Start of DATASET EXCERPTS

### src/sv/event_fifo_batch_admit_overflow.sv
// ----------------------------------------------------------------------------
// event_fifo_batch_admit_overflow: event FIFO with batch admission
// Sixteen-entry event queue that admits push batches all or nothing and keeps
// an overflow fault record that is popped once the queue runs empty.
// ----------------------------------------------------------------------------
// Usage:
//   Command channel: drive command, batch_first, batch_size and the event
//   fields, and raise start. A word is taken at each rising edge where start
//   is high and busy is low; busy never rises, so a word may be sent in
//   every cycle.
//   Result channel: done pulses for one cycle with one result word per
//   command: ok, the popped event (zero unless a pop delivered one), fill
//   and free counts, fault status, overflow count and last rejected ticket.
//   Timing: the word is registered at the accepting edge and judged against
//   the queue in the next cycle; done and the result appear in the cycle
//   after that, from the result register. Throughput is one word per cycle,
//   set by the single read and write of the slot array per cycle.
//   The receiver cannot hold results off, so no result is ever stalled.
//   Configuration: cfg_write with cfg_index and cfg_data writes one register
//   at an edge: fault type code, fault failure code, invalid ticket. Write
//   only while no command is in flight.
//   Reset (rst, synchronous): empties the queue, clears the fault record,
//   overflow count and batch progress, and sets last ticket to zero.
// ----------------------------------------------------------------------------
module event_fifo_batch_admit_overflow import evf_pkg::*; (
  input  logic                  clk,
  input  logic                  rst,
  // command channel
  input  logic                  start,
  output logic                  busy,
  input  logic                  command,
  input  logic                  batch_first,
  input  logic [SIZE_W-1:0]     batch_size,
  input  logic [TICKET_W-1:0]   ticket,
  input  logic [CODE_W-1:0]     event_type,
  input  logic [CODE_W-1:0]     failure_code,
  input  logic [PAYLOAD_W-1:0]  payload,
  // configuration port
  input  logic                  cfg_write,
  input  logic [CFG_IDX_W-1:0]  cfg_index,
  input  logic [CFG_DATA_W-1:0] cfg_data,
  // result channel
  output logic                  done,
  output logic                  ok,
  output logic [TICKET_W-1:0]   out_ticket,
  output logic [CODE_W-1:0]     out_type,
  output logic [CODE_W-1:0]     out_failure,
  output logic [PAYLOAD_W-1:0]  out_payload,
  output logic [CNT_W-1:0]      fill_count,
  output logic [CNT_W-1:0]      free_slots,
  output logic                  fault_pending,
  output logic [OVF_W-1:0]      overflows_seen,
  output logic [TICKET_W-1:0]   last_bad_ticket
);

  cfg_t       cfg;
  logic       req_valid;
  request_t   req;
  ring_ctrl_t ring_ctrl;
  event_t     head_ev;
  logic [CNT_W-1:0] count;
  result_t    res_next;
  result_t    res;

  // Every word is taken in the cycle it arrives
  assign busy = 1'b0;

  // Input register: hold the command word while the admission logic judges it
  always_ff @(posedge clk) begin
    if (rst) begin
      req_valid <= 1'b0;
    end else begin
      req_valid <= start && !busy;
    end
  end

  always_ff @(posedge clk) begin
    if (start && !busy) begin
      req.command    <= command;
      req.first      <= batch_first;
      req.size       <= batch_size;
      req.ev.ticket  <= ticket;
      req.ev.etype   <= event_type;
      req.ev.failure <= failure_code;
      req.ev.payload <= payload;
    end
  end

  evf_cfg u_cfg (
    .clk       (clk),
    .rst       (rst),
    .cfg_write (cfg_write),
    .cfg_index (cfg_index),
    .cfg_data  (cfg_data),
    .cfg       (cfg)
  );

  evf_ring u_ring (
    .clk     (clk),
    .rst     (rst),
    .ctrl    (ring_ctrl),
    .head_ev (head_ev),
    .count   (count)
  );

  evf_admit u_admit (
    .clk       (clk),
    .rst       (rst),
    .req_valid (req_valid),
    .req       (req),
    .cfg       (cfg),
    .head_ev   (head_ev),
    .count     (count),
    .ring_ctrl (ring_ctrl),
    .res       (res_next)
  );

  // Result register: advance one word per judged command, strobe with done
  always_ff @(posedge clk) begin
    if (rst) begin
      done <= 1'b0;
    end else begin
      done <= req_valid;
    end
  end

  always_ff @(posedge clk) begin
    if (req_valid) begin
      res <= res_next;
    end
  end

  assign ok              = res.ok;
  assign out_ticket      = res.ev.ticket;
  assign out_type        = res.ev.etype;
  assign out_failure     = res.ev.failure;
  assign out_payload     = res.ev.payload;
  assign fill_count      = res.fill;
  assign free_slots      = res.free;
  assign fault_pending   = res.fault_pending;
  assign overflows_seen  = res.overflows;
  assign last_bad_ticket = res.last_bad;

endmodule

End of DATASET EXCERPTS

• _TO DO_
Scan the records above and report how many lines include the word "while", without any other text.

• _TASK RESPONSE_
2